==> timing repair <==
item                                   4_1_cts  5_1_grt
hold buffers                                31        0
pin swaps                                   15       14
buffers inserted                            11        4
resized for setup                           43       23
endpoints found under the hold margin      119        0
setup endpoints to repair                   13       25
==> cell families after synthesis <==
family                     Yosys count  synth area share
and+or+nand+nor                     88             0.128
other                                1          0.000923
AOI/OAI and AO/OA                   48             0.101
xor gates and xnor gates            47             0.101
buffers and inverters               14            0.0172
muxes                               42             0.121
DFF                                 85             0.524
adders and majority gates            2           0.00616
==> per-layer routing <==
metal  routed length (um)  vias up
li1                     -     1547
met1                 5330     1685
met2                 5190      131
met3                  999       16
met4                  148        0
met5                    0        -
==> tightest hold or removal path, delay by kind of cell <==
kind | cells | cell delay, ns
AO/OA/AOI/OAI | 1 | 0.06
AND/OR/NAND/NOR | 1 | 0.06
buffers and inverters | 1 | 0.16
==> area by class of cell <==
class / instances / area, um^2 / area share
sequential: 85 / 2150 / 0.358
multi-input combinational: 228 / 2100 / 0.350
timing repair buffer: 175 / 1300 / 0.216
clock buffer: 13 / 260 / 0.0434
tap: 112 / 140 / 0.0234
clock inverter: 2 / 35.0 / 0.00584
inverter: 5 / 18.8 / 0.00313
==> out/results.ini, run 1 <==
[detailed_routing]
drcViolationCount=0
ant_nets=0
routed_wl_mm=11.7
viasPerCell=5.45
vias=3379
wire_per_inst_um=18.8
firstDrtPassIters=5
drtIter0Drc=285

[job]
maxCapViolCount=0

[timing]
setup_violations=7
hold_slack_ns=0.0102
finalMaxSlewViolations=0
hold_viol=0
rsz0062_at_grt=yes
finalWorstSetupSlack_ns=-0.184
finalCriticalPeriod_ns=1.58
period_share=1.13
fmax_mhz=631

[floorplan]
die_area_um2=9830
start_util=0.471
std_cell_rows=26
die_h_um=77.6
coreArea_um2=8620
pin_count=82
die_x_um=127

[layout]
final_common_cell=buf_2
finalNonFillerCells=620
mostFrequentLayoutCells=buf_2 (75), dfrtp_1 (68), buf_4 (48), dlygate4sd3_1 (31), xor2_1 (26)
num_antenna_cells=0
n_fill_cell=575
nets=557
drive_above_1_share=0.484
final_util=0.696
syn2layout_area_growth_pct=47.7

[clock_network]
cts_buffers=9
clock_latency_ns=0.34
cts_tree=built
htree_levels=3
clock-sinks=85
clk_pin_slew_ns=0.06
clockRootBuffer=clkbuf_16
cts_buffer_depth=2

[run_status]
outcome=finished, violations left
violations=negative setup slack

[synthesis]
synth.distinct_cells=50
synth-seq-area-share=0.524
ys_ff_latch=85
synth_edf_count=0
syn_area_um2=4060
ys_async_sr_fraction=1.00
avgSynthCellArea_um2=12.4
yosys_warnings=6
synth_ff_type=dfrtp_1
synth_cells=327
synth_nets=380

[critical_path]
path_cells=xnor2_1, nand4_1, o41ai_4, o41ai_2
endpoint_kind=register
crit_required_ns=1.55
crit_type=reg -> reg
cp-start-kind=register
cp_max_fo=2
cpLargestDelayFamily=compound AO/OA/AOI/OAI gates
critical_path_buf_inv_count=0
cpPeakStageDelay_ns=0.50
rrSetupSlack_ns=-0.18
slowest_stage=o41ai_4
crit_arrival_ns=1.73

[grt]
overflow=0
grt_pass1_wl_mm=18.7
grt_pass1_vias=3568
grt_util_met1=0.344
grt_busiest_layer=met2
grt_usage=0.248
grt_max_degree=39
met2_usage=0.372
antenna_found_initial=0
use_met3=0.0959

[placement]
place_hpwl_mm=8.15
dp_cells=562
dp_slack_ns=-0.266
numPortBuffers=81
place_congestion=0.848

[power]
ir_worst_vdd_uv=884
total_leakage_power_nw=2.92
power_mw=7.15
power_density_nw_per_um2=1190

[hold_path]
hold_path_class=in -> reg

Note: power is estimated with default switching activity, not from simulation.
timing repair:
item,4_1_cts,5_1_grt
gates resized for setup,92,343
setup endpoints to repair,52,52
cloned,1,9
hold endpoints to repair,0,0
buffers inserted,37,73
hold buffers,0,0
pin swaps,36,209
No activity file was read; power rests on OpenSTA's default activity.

━━━━

Repeat, word for word, every line from the line that contains "numPortBuffers=81" to the end of the entries; include both of those lines and no others.

numPortBuffers=81
place_congestion=0.848

[power]
ir_worst_vdd_uv=884
total_leakage_power_nw=2.92
power_mw=7.15
power_density_nw_per_um2=1190

[hold_path]
hold_path_class=in -> reg

Note: power is estimated with default switching activity, not from simulation.
timing repair:
item,4_1_cts,5_1_grt
gates resized for setup,92,343
setup endpoints to repair,52,52
cloned,1,9
hold endpoints to repair,0,0
buffers inserted,37,73
hold buffers,0,0
pin swaps,36,209
No activity file was read; power rests on OpenSTA's default activity.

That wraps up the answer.